[Opening Records for the exercise section]
<file path="src/logic/adc_iface_macros.svh">
`ifndef ADC_IFACE_MACROS_SVH
`define ADC_IFACE_MACROS_SVH

// Register map, addresses come from bits 5:0 of the command byte
`define GAIN_ADDR        6'd0   // PWM gain setting
`define SETTINGS_ADDR    6'd1   // Control bits
`define STATUS_ADDR      6'd2   // Read only
`define ADCDATA_ADDR     6'd3   // Read starts the ADC dump
`define ECHO_ADDR        6'd4   // Link check scratch byte

// External clock frequency, LSB first
`define EXTFREQ_ADDR0    6'd5
`define EXTFREQ_ADDR1    6'd6
`define EXTFREQ_ADDR2    6'd7
`define EXTFREQ_ADDR3    6'd8

// Sample count, LSB first
`define SAMPLES_ADDR0    6'd16
`define SAMPLES_ADDR1    6'd17
`define SAMPLES_ADDR2    6'd18
`define SAMPLES_ADDR3    6'd19

// Command byte bits
`define CMD_VALID_BIT    7      // Clear means drop the byte
`define CMD_WRITE_BIT    6      // Set write, clear read

// Settings register bits
`define SET_HILOW_BIT    1      // Amplifier hilo
`define SET_TRIGMODE_BIT 2      // Trigger polarity
`define SET_ARM_BIT      3
`define SET_TRIGWAIT_BIT 5      // Wait for trigger inactive before arming
`define SET_CLKSRC_BIT   6      // ADC clock source, 1 = external

`define ADC_SYNC_BYTE    8'hAC  // Leads every ADC dump

`endif

</file>
<file path="src/logic/adc_iface_pkg.sv">
package adc_iface_pkg;

	// Host bus byte, register contents, ADC FIFO data
	typedef logic [7:0] byte_t;

	// Register address from the command byte
	typedef logic [5:0] reg_addr_t;

	// Sample count and clock frequency
	typedef logic [31:0] word_t;

endpackage

</file>
<file path="src/logic/host_reply_tx.sv">
`timescale 1ns/100ps
`include "adc_iface_macros.svh"

module host_reply_tx
	import adc_iface_pkg::*;
(
	input  logic      ftdi_clk,
	input  logic      reset,
	input  logic      rd_req_i,
	input  reg_addr_t reg_addr_i,
	input  byte_t     rd_data_i,
	input  logic      rd_hit_i,
	input  logic      cmdfifo_txe_i,    // Host can take a byte
	input  logic      fifo_empty_i,
	input  byte_t     fifo_data_i,      // Valid the cycle after rd_en
	output logic      rd_ack_o,
	output logic      reg_rd_o,
	output logic      cmdfifo_wr_o,
	output byte_t     cmdfifo_dout_o,
	output logic      cmdfifo_isout_o,  // Bus turned towards the host
	output logic      fifo_rd_en_o
);

	typedef enum logic [2:0] {
		idle,
		decide,     // Pick register, dump or miss
		send_reg,
		send_sync,
		fifo_pop,
		fifo_load,  // FIFO data valid
		send_fifo,
		ack
	} tx_state_t;

	tx_state_t state;
	logic      sending;   // Byte waiting for txe

	assign sending = (state == send_reg) || (state == send_sync) ||
		(state == send_fifo);
	assign cmdfifo_wr_o = sending && cmdfifo_txe_i;
	assign reg_rd_o     = (state == send_reg) && cmdfifo_txe_i;
	assign fifo_rd_en_o = (state == fifo_pop); // Empty checked before entering

	always_ff @(posedge ftdi_clk or posedge reset) begin
		if (reset) begin
			state           <= idle;
			rd_ack_o        <= 1'b0;
			cmdfifo_isout_o <= 1'b0;
		end else begin
			case (state)
				idle: if (rd_req_i) begin
					cmdfifo_isout_o <= 1'b1;
					state           <= decide;
				end
				decide: begin
					if (reg_addr_i == `ADCDATA_ADDR)
						state <= send_sync;
					else if (rd_hit_i)
						state <= send_reg;
					else begin
						cmdfifo_isout_o <= 1'b0; // Unmapped, nothing to send
						rd_ack_o        <= 1'b1;
						state           <= ack;
					end
				end
				send_reg: if (cmdfifo_txe_i) begin
					cmdfifo_isout_o <= 1'b0;
					rd_ack_o        <= 1'b1;
					state           <= ack;
				end
				send_sync, send_fifo: if (cmdfifo_txe_i) begin
					if (fifo_empty_i) begin
						cmdfifo_isout_o <= 1'b0; // Dump complete
						rd_ack_o        <= 1'b1;
						state           <= ack;
					end else
						state <= fifo_pop;
				end
				fifo_pop: state <= fifo_load;
				fifo_load: state <= send_fifo;
				ack: if (!rd_req_i) begin
					rd_ack_o <= 1'b0;
					state    <= idle;
				end
				default: state <= idle;
			endcase
		end
	end

	// Output byte held stable while txe is low
	always_ff @(posedge ftdi_clk) begin
		if (state == decide)
			cmdfifo_dout_o <= (reg_addr_i == `ADCDATA_ADDR) ? `ADC_SYNC_BYTE : rd_data_i;
		else if (state == fifo_load)
			cmdfifo_dout_o <= fifo_data_i;
	end

	a_wr_legal: assert property (@(posedge ftdi_clk) disable iff (reset)
		cmdfifo_wr_o |-> cmdfifo_txe_i && cmdfifo_isout_o);

	a_pop_legal: assert property (@(posedge ftdi_clk) disable iff (reset)
		fifo_rd_en_o |-> !fifo_empty_i);

endmodule

</file>
<file path="config.mk">
export PLATFORM = sky130hd
export DESIGN_NAME = host_reply_tx
export DESIGN_NICKNAME = d
export VERILOG_FILES = /design/src/logic/adc_iface_pkg.sv /design/src/logic/host_reply_tx.sv
export VERILOG_INCLUDE_DIRS = /design/src /design/src/logic
export SDC_FILE = /design/constraint.sdc
export NUM_CORES = 1
export LEC_CHECK = 0
export BUFFER_PORTS_ARGS = -buffer_cell sky130_fd_sc_hd__buf_2
export CAP_MARGIN = 10
export CELL_PAD_IN_SITES_DETAIL_PLACEMENT = 1
export CELL_PAD_IN_SITES_GLOBAL_PLACEMENT = 1
export CORE_MARGIN = 4
export CORE_UTILIZATION = 31
export DETAILED_ROUTE_END_ITERATION = 7
export GPL_ROUTABILITY_DRIVEN = 0
export PLACE_DENSITY_LB_ADDON = 0.12
export SLEW_MARGIN = 20
export SYNTH_ARGS = -nofsm -noshare
export SYNTH_HDL_FRONTEND = slang
export SYNTH_SLANG_ARGS = --single-unit
</file>
<file path="constraint.sdc">
create_clock -name ftdi_clk -period 2.2 [get_ports ftdi_clk]
set_clock_uncertainty 0.2 [all_clocks]
set_input_delay 0.55 -clock ftdi_clk [delete_from_list [all_inputs] [get_ports ftdi_clk]]
set_output_delay 0.55 -clock ftdi_clk [all_outputs]
set_load 0.05 [all_outputs]
</file>
==> metrics.txt, run 1 <==
gr usage total=13.95%; type of the worst min-delay path=primary input to flop; final hold vios=0; Diodes inserted=0; #FFs+latches synth=13; Max clock buf depth=2; total wire length=2.199 mm; static leakage=0.5073 nW; fill count=316; setup bufs post-CTS=0; Setup WS post-layout=0.1032 ns; Setup TNS=0 ns; Initial DRC Count=10; initial antenna violation count=0; crit path DAT=1.35 ns; hold slack=0.3441 ns; setup violators final=0; routing usage on met1=18.06%; synthesized instance count=92; pin count of the biggest net entering global routing=14; final slew viol count=0; CTS Buf Count=3; Root Driver=clkbuf_4; Final #Nets=165; Die W=58.59 µm; die height=58.59 µm; Final Critical Period=2.097 ns; CP Capture Type=output pin; Setup CP Type=flop to output pin; Initial Util=32.31%; Max-Cap Viols=0; total core area=0.002455 mm²; Peak Freq=476.9 MHz; Most Crowded Layer GR=met2; DRC=0; CP peak stage delay=0.50 ns; r2r worst-path depth=4; met2 global-route usage=23.92%; CTS tree=done; drt wl/cell=13.25 µm; post-synthesis cell type count=28; grt met3 use=1.754%; worst slew pin tran=0.4527 ns; layout cell share with drive strength beyond 1=40.44%; Vias/cell=4.861; crit path buf inv count=1; worst hold stages=3; IO Count=41; Crit Path Max Fanout=13; commonest non-fill, non-tap cell in the layout=buf_2; clk sinks=13; first-pass GRT wire length=3.698 mm; pre-CTS WS=0.2558 ns; GRT Residual Overflow=0; Worst-path clk slew=0.07 ns; row cnt=18; average cell area after synthesis=8.622 µm²; Critical Path, Cell by Cell=nor2_2 > and2_1 > buf_2; placed wire-length estimate=1.777 mm; sequential area share after synthesis=46.06%; delay-heaviest family, CP=flip-flops; Pwr Density=1174 mW/mm²; Worst EP required=1.45 ns; most frequent cells in the layout=40 x buf_2, 21 x nand2_1, 9 x o21ai_0; Peak VDD IR=0.4968 mV; CP Depth=3; Cell Area, Synth=793.3 µm²; worst skew pair latency=0.26 ns; Synth async-reset ratio=38.46%; routed vias=807; Layout area overhead=37.07%; Slowest-stage cell, CP=dfrtp_2; Worst setup SP type=flop; Port Buffers=40; Ys Warns=0; post-route ant nets=0; status=completed; worst rel slew slack=69.76%; H-tree depth=1; predominant post-synthesis flop cell=edfxtp_1; Die Area=0.003432 mm²; fin crit share=95.31%; Post-Syn Nets=120; vias in the first global route=855; number of synthesized flops with an enable pin=8; RSZ-0062 raised after global routing=false; Initial DRT Pass Iterations=4
[metal layers]
layer | up-vias | routed length, µm
met4 | 0 | 23
met3 | 2 | 152
met2 | 26 | 1049
met5 | - | 0
li1 | 413 | -
met1 | 366 | 973
[cell usage after synthesis (all sizes together) (3+ instances only)]
cell type  count  area share [%]
nand2         21             9.9
dfrtp          5              16
edfxtp         8              30
nand2b         4             3.2
nor2           6             2.8
o21ai          9             5.7
a21oi          5             3.2
a31oi          3             2.4
nand3          5             3.8
clkbuf         4             1.9
[final timing paths]
kind                                 startpoint                end  slack, ns
min in group asynchronous                 reset           state[0]       0.56
worst max-delay path                   state[1]       fifo_rd_en_o       0.10
worst min register to register  cmdfifo_isout_o    cmdfifo_isout_o       0.35
worst max register to register         state[1]  cmdfifo_dout_o[7]       0.36
worst min-delay path             fifo_data_i[5]  cmdfifo_dout_o[5]       0.34
max in group asynchronous                 reset           state[1]       1.05
[state kept, by name, summed over array words and instances (netlist names)]
name,count
cmdfifo_dout_o,8
cmdfifo_isout_o,1
rd_ack_o,1
state,3
[final cells by class]
| class | count | area [µm²] | share of cell area [%] |
|---|---|---|---|
| clock buffer | 4 | 26.28 | 2.417 |
| inverter | 2 | 7.507 | 0.6905 |
| multi-input combinational | 72 | 407.9 | 37.51 |
| sequential | 13 | 367.9 | 33.83 |
| tap | 30 | 37.54 | 3.452 |
| timing repair buffer | 45 | 240.2 | 22.09 |
[cells by family (layout without fill, tap and decap cells)]
kind of cell           count (synthesis)  after routing  share of synthesized area, %
buffers and inverters                  7             51                         3.469
AOI/OAI and AO/OA                     25             25                         19.72
DFF                                   13             13                         46.06
and+or+nand+nor                       47             47                         30.76
[power breakdown]
part	total, mW	internal, mW	switching, mW
clock network	0.139	0.0700	0.0693
logic	0.693	0.229	0.464
registers	0.444	0.355	0.0896
[stage by stage]
stage          area (µm²)  util, %  cells  power, mW
3_3_place_gp         1046    42.61    161      1.119
3_5_place_dp         1046    42.61    161      1.138
4_1_cts              1084    44.14    166      1.287
6_report             1087    44.29    166      1.277
2_1_floorplan       798.3        -     92     0.9401
5_1_grt              1087    44.29    166      1.385
[worst register-to-register path, cell delays in order, from the launching register on]
cell     delay [ns]
dfrtp_2        0.50
and2b_1        0.32
nor2b_1        0.43
o21ai_0        0.18
nand2_1        0.10
[timing repair]
action	CTS	global route
endpoints found under the setup margin	1	1
gates resized for setup	1	2
hold endpoints to repair	5	0
hold buffers	1	0
Power figures use the tool's default switching activity.
==> run 2: changes to the inputs <==
--- a/config.mk
+++ b/config.mk
@@ -6,7 +6,7 @@
 export SDC_FILE = /design/constraint.sdc
 export NUM_CORES = 1
 export LEC_CHECK = 0
-export BUFFER_PORTS_ARGS = -buffer_cell sky130_fd_sc_hd__buf_2
+export BUFFER_PORTS_ARGS = -buffer_cell sky130_fd_sc_hd__buf_4
 export CAP_MARGIN = 10
 export CELL_PAD_IN_SITES_DETAIL_PLACEMENT = 1
 export CELL_PAD_IN_SITES_GLOBAL_PLACEMENT = 1
==> run 2 against run 1 <==
Compared with the run above:
- utilization increased by 3.8 points
- sequential cell count did not move
- design area up 8.5%
- first-iteration DRC count decreased by 90%
- maximum frequency up 1.8%
- hold slack worse by 0.011 ns
- highest routed layer unchanged
- critical path depth stayed put
- setup slack improved by 0.036 ns
- total power increased by 3.1%
- sequential power up 2%
==> metrics.txt, run 2 (same netlist as run 1, synthesis figures left out) <==
row cnt=18 (unchanged); CTS tree=done; Peak VDD IR=0.4767 mV (-4.1%); worst reg2reg startpoint=state[1]; worst slew pin tran=0.4829 ns (+0.03017 ns); grt met3 use=1.754% (unchanged); final instance area=0.001180 mm² (+8.5%); flop-to-flop setup slack=0.29 ns (-0.07 ns); Max-Cap Viols=0 (unchanged); GRT Residual Overflow=0 (unchanged); Net Switching=623.5 µW (about the same); Die Area=0.003432 mm² (unchanged); Initial DRC Count=1 (-9); H-tree depth=1 (unchanged); type of the worst min-delay path=primary input to flop; Peak Freq=485.3 MHz (+1.8%); Int Pwr=692.9 µW (+6.0%); fin crit share=93.66% (-1.7 points); DRC=0 (unchanged); clk sinks=13 (unchanged); routed vias=808 (+0.12%); Biggest register=cmdfifo_dout_o; Initial Util=32.31% (unchanged); Slowest-stage cell, CP=dfrtp_1; Final Critical Period=2.060 ns (-0.03636 ns); Worst setup SP type=flop; crit path DAT=1.31 ns (-0.04 ns); CTS Buf Count=3 (unchanged); sequential fraction of design power=34.6% (-0.2 points); final slew viol count=0 (unchanged); Final #Nets=164 (-0.61%); most frequent cells in the layout=43 x buf_4, 21 x nand2_1, 9 x o21ai_0; Initial DRT Pass Iterations=2 (-2); Worst-path clk slew=0.08 ns (about the same); pin count of the biggest net entering global routing=16 (+2); r2r worst-path depth=4 (unchanged); static leakage=0.5357 nW (+5.6%); CP peak stage delay=0.48 ns (-0.02 ns); status=completed; Worst EP required=1.45 ns (about the same); Root Driver=clkbuf_4; first-pass GRT wire length=3.622 mm (-2.1%); Max clock buf depth=2 (unchanged); Largest regs=cmdfifo_dout_o (8), state (3); Pwr Density=1116 mW/mm² (-5.0%); commonest non-fill, non-tap cell in the layout=buf_4; max reg flops=8 (unchanged); pre-CTS WS=0.2240 ns (-0.03175 ns); Clock Power Share=11.2% (+0.3 points); Die W=58.59 µm (unchanged); placed instance area=0.001139 mm² (+8.9%); RR Endpoint=cmdfifo_dout_o[5]; routing usage on met1=17.19% (-0.87 points); layout cell share with drive strength beyond 1=40.00% (-0.44 points); Port Buffers=40 (unchanged); Setup TNS=0 ns (unchanged); worst skew pair latency=0.27 ns (about the same); IO Count=41 (unchanged); Layout area overhead=48.74%; Crit Path Max Fanout=10 (-3); Comb pwr share=54.2% (about the same); Setup WS post-layout=0.1395 ns (+0.03636 ns); drt wl/cell=13.22 µm (-0.17%); met2 global-route usage=24.08% (+0.16 points); die height=58.59 µm (unchanged); vias in the first global route=837 (-2.1%); placed wire-length estimate=1.801 mm (+1.3%); worst hold stages=3 (unchanged); Diodes inserted=0 (unchanged); setup violators final=0 (unchanged); RSZ-0062 raised after global routing=false; Most Crowded Layer GR=met2; initial antenna violation count=0 (unchanged); sw frac=47.36% (-1.4 points); post-route ant nets=0 (unchanged); worst rel slew slack=67.74% (-2.0 points); CP Capture Type=output pin; Setup CP Type=flop to output pin; Critical Path Source=state[2]; total wire length=2.182 mm (-0.77%); gr usage total=13.57% (-0.38 points); Vias/cell=4.897 (+0.73%); Critical Path, Cell by Cell=nand2b_1 > nor3_2 > buf_4; final hold vios=0 (unchanged); total core area=0.002455 mm² (unchanged); CP endpoint=reg_rd_o
-- run 2: area by class of cell --
class                   count  area (µm²)
clock buffers               4       26.28
multi-input cells          72       407.9
flip-flops and latches     13       367.9
well taps                  30       37.54
fillers                   319        1275
repair buffers             44       332.8
inverters                   2       7.507
-- run 2: per-layer routing --
| layer | vias to the layer above | part of all wire [%] |
|---|---|---|
| li1 | 413 | - |
| met1 | 367 | 45 |
| met2 | 26 | 49 |
| met3 | 2 | 5.3 |
| met4 | 0 | 0.73 |
| met5 | - | 0 |
-- run 2: power by group through the flow --
stage | registers (mW) | clock network [mW] | logic (mW)
after floorplan | 0.565 | 0 | 0.375
after global placement | 0.452 | 0 | 0.705
after detailed placement | 0.454 | 0 | 0.719
after CTS | 0.448 | 0.151 | 0.724
after global routing | 0.471 | 0.160 | 0.780
final | 0.455 | 0.147 | 0.714
-- run 2: worst min-delay path by stage --
| stage | startpoint | to | slack [ns] |
|---|---|---|---|
| floorplan | reset | cmdfifo_isout_o | 0.13 |
| global placement | reset | cmdfifo_isout_o | 0.27 |
| detailed placement | reset | rd_ack_o | 0.27 |
| CTS | fifo_data_i[1] | cmdfifo_dout_o[1] | 0.33 |
| global route | fifo_data_i[1] | cmdfifo_dout_o[1] | 0.35 |
| finish | fifo_data_i[1] | cmdfifo_dout_o[1] | 0.33 |
-- run 2: worst max-delay path: cells and delay by family (launching register included) --
family	cells	cell delay (ns)
simple gates	2	0.34
buf+inv	1	0.22
flops	1	0.48
-- run 2: stage by stage --
| stage | total power [mW] | utilization, % | std cells | hold WS, ns |
|---|---|---|---|---|
| 6_report | 1.316 | 48.06 | 165 | 0.3332 |
| 4_1_cts | 1.324 | 47.86 | 165 | 0.3324 |
| 3_3_place_gp | 1.158 | 46.38 | 160 | 0.2707 |
| 2_1_floorplan | 0.9401 | - | 92 | 0.1285 |
| 3_5_place_dp | 1.173 | 46.38 | 160 | 0.2714 |
| 5_1_grt | 1.412 | 48.06 | 165 | 0.3518 |
-- run 2: repair_timing --
action | CTS | global route
hold buffers | 1 | 0
endpoints found under the hold margin | 5 | 0
setup buffers | 0 | 0
setup endpoints to repair | 0 | 3
gates resized for setup | 0 | 3
==> run 3: changes to the inputs <==
--- a/config.mk
+++ b/config.mk
@@ -6,13 +6,13 @@
 export SDC_FILE = /design/constraint.sdc
 export NUM_CORES = 1
 export LEC_CHECK = 0
-export BUFFER_PORTS_ARGS = -buffer_cell sky130_fd_sc_hd__buf_4
 export CAP_MARGIN = 10
 export CELL_PAD_IN_SITES_DETAIL_PLACEMENT = 1
 export CELL_PAD_IN_SITES_GLOBAL_PLACEMENT = 1
 export CORE_MARGIN = 4
-export CORE_UTILIZATION = 31
+export CORE_UTILIZATION = 42
 export DETAILED_ROUTE_END_ITERATION = 7
+export DONT_BUFFER_PORTS = 1
 export GPL_ROUTABILITY_DRIVEN = 0
 export PLACE_DENSITY_LB_ADDON = 0.12
 export SLEW_MARGIN = 20
==> run 3 against run 2 <==
Compared with the run above:
- combinational power decreased by 37%
- critical path depth unchanged
- sequential share of layout area increased by 9.8 points
- non-clock buffer count decreased by 37
- critical path type unchanged
- register-to-register slack improved by 0.12 ns
- highest routed layer unchanged
- die area decreased by 23%
- maximum frequency decreased by 0.79%
==> metrics.txt, run 3 (same netlist as run 1, synthesis figures left out) <==
worst skew pair latency=0.27 ns (about the same); Peak Freq=481.5 MHz (-0.79%); Largest regs=cmdfifo_dout_o (8), state (3); post-layout util=50.92% (+2.9 points); post-route ant nets=0 (unchanged); Initial DRC Count=3 (+2); placed instance area=854.6 µm² (-25%); GRT Residual Overflow=0 (unchanged); final slew viol count=0 (unchanged); setup violators final=0 (unchanged); worst rel slew slack=66.27% (-1.5 points); initial antenna violation count=0 (unchanged); IO Count=41 (unchanged); Max clock buf depth=2 (unchanged); drt wl/cell=16.84 µm (+27%); placed wire-length estimate=1.584 mm (-12%); CTS Buf Count=3 (unchanged); r2r worst-path depth=4 (unchanged); final instance area=898.4 µm² (-24%); Crit Path Max Fanout=15 (+5); Final #Nets=127 (-23%); row cnt=15 (-3); Vias/cell=5.650 (+15%); Setup TNS=0 ns (unchanged); Worst setup SP type=flop; H-tree depth=1 (unchanged); Setup CP Type=flop to output pin; placed cells=118 (-26%); Peak VDD IR=0.4545 mV (-4.7%); max reg flops=8 (unchanged); clk sinks=13 (unchanged); type of the worst min-delay path=primary input to flop; Setup WS post-layout=0.1230 ns (-0.01649 ns); gr usage total=18.08% (+4.5 points); Die Area=0.002648 mm² (-23%); pre-CTS WS=0.2029 ns (-0.02110 ns); Port Buffers=0 (-100%); worst slew pin tran=0.5060 ns (+0.02315 ns); Final Critical Period=2.077 ns (+0.01649 ns); Die W=51.46 µm (-12%); die height=51.46 µm (-12%); Max-Cap Viols=0 (unchanged); final hold vios=0 (unchanged); worst hold stages=2 (-1); CP peak stage delay=0.51 ns (+0.03 ns); crit path DAT=1.33 ns (+0.02 ns); Critical Path, Cell by Cell=and2_1 > nor2_1 > buf_4; Slowest-stage cell, CP=dfrtp_2; Layout Cells excl Fill=123 (-25%); status=completed; Initial DRT Pass Iterations=2 (unchanged); Pwr Density=1357 mW/mm² (+22%); RSZ-0062 raised after global routing=false; Layout area overhead=13.25%; layout cell share with drive strength beyond 1=18.37% (-22 points); routed vias=695 (-14%); Power, Total=1.220 mW (-7.4%); delay-heaviest family, CP=flip-flops; most frequent cells in the layout=21 x nand2_1, 9 x o21ai_0, 8 x edfxtp_1; first-pass GRT wire length=3.484 mm (-3.8%); fin crit share=94.41% (+0.75 points); Worst-path clk slew=0.08 ns (about the same); crit path buf inv count=1 (unchanged); Diodes inserted=0 (unchanged); static leakage=0.3585 nW (-33%); hold slack=0.2519 ns (-0.08126 ns); total wire length=2.071 mm (-5.1%); Root Driver=clkbuf_4; CTS tree=done; commonest non-fill, non-tap cell in the layout=nand2_1; total core area=0.001764 mm² (-28%); Biggest register=cmdfifo_dout_o; CP Capture Type=output pin; vias in the first global route=745 (-11%); CP Depth=3 (unchanged); fill count=221 (-31%); pin count of the biggest net entering global routing=16 (unchanged); Worst EP required=1.45 ns (about the same); Initial Util=44.96% (+13 points); DRC=0 (unchanged)
## run 3: cell types whose count changed in the layout (fill, tap and decap cells not counted), sizes merged
| cell | previous run | this run |
|---|---|---|
| buf | 43 | 6 |
## run 3: final timing paths
| path | slack [ns] | endpoint | startpoint |
|---|---|---|---|
| setup / recovery | 0.12 | cmdfifo_wr_o | state[0] |
| hold / removal | 0.25 | cmdfifo_dout_o[0] | fifo_data_i[0] |
| setup reg to reg | 0.41 | cmdfifo_dout_o[3] | state[1] |
| hold reg to reg | 0.44 | state[2] | state[1] |
| max in group asynchronous | 1.18 | state[1] | reset |
| min in group asynchronous | 0.43 | state[2] | reset |
## run 3: final cells by class
class	count	area (µm²)	area share, %
Tap cell	25	31.28	3.482
Inverter	2	7.507	0.8357
Multi-Input combinational cell	72	410.4	45.68
Sequential cell	13	367.9	40.95
Clock buffer	4	26.28	2.925
Timing Repair Buffer	7	55.05	6.128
[Closing Records for the exercise section]
**Work required**
Your answer should consist solely of the lines above from the line with "stage | registers" to the line with "-- run 2: stage", both included, reproduced exactly.

**Response box**
stage | registers (mW) | clock network [mW] | logic (mW)
after floorplan | 0.565 | 0 | 0.375
after global placement | 0.452 | 0 | 0.705
after detailed placement | 0.454 | 0 | 0.719
after CTS | 0.448 | 0.151 | 0.724
after global routing | 0.471 | 0.160 | 0.780
final | 0.455 | 0.147 | 0.714
-- run 2: worst min-delay path by stage --
| stage | startpoint | to | slack [ns] |
|---|---|---|---|
| floorplan | reset | cmdfifo_isout_o | 0.13 |
| global placement | reset | cmdfifo_isout_o | 0.27 |
| detailed placement | reset | rd_ack_o | 0.27 |
| CTS | fifo_data_i[1] | cmdfifo_dout_o[1] | 0.33 |
| global route | fifo_data_i[1] | cmdfifo_dout_o[1] | 0.35 |
| finish | fifo_data_i[1] | cmdfifo_dout_o[1] | 0.33 |
-- run 2: worst max-delay path: cells and delay by family (launching register included) --
family	cells	cell delay (ns)
simple gates	2	0.34
buf+inv	1	0.22
flops	1	0.48
-- run 2: stage by stage --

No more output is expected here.